Even accountants make mistakes – mine did!

Even accountants make mistakes – mine did!

22:07 PM, 31st October 2017, About 7 years ago 26

Text Size

Today I had to undiscombobulate my accountants who were in utter confusion over Section 24. Not only had they applied it to my 2016-17 tax return but they had calculated it wrongly too. Fortunately I spotted this and was able to point out the error of their ways, to much embarrassment on their part.

It doesn’t surprise me. The rules are so complicated as to defy belief.

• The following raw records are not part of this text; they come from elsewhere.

### src/rtl/wb_pkg.sv
// wb_pkg: shared constants, execute-result field layout and state type for the writeback stage
package wb_pkg;
  localparam int XLEN = 32;
  localparam int FIFO_DEPTH = 2;
  localparam int DEST_W = 5;
  localparam int EX_DATA_LSB = 0;
  localparam int EX_PC_LSB = XLEN;
  localparam int EX_DEST_LSB = 2 * XLEN;
  localparam int EX_BR = EX_DEST_LSB + DEST_W;
  localparam int EX_WE = EX_BR + 1;
  localparam int EX_WB_W = EX_WE + 1;
  typedef enum logic {RUN, FLUSH} wb_state_e;
endpackage

### src/rtl/wb_fifo.sv
// wb_fifo: small circular input buffer with push, pop and whole-buffer flush
module wb_fifo #(
  parameter int W = 71,
  parameter int DEPTH = 2
) (
  input  logic         clock,
  input  logic         reset,
  input  logic         push,
  input  logic         pop,
  input  logic         flush,
  input  logic [W-1:0] din,
  output logic         full,
  output logic         empty,
  output logic [W-1:0] head
);
  localparam int PW = DEPTH > 1 ? $clog2(DEPTH) : 1;
  localparam int CW = $clog2(DEPTH + 1);
  logic [W-1:0] mem [DEPTH];
  logic [PW-1:0] rp, wp;
  logic [CW-1:0] cnt;
  function automatic logic [PW-1:0] nxt(input logic [PW-1:0] p);
    return p == PW'(DEPTH - 1) ? '0 : p + 1'b1;
  endfunction
  assign full = cnt == CW'(DEPTH);
  assign empty = cnt == '0;
  assign head = mem[rp];
  // Pointer and occupancy update; reset and flush both empty the buffer
  always_ff @(posedge clock)
    if (reset || flush) begin
      rp <= '0;
      wp <= '0;
      cnt <= '0;
    end else begin
      if (push) begin
        mem[wp] <= din;
        wp <= nxt(wp);
      end
      if (pop) rp <= nxt(rp);
      cnt <= cnt + CW'(push) - CW'(pop);
    end
endmodule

If this has happened to me it will doubtless happen to others and not everyone is so vigilant when it comes to checking detail. Nor is everyone is as understanding and there is a lot of scope for mistakes leading to loss of reputation, loss of business, legal action and more. I can envisage small accountancy firms coming very unstuck over issues like this, not to mention the extra workload for HMRC in having to try and check it all. Tax should not be so complicated that it requires this much effort to work it out.

Show Book a Tax Planning Consultation

Please visit the book a tax planning consultation page to book your consultation!


Share This Article


Comments

Puzzler

18:24 PM, 1st November 2017, About 7 years ago

Reply to the comment left by Asif Ahmed at 01/11/2017 - 15:48
I think it will be clear when the online form is uploaded for this year and onwards which numbers to put in. I expect it will do the calculation for you. That said, checking it is not a bad idea as they have been known to be wrong...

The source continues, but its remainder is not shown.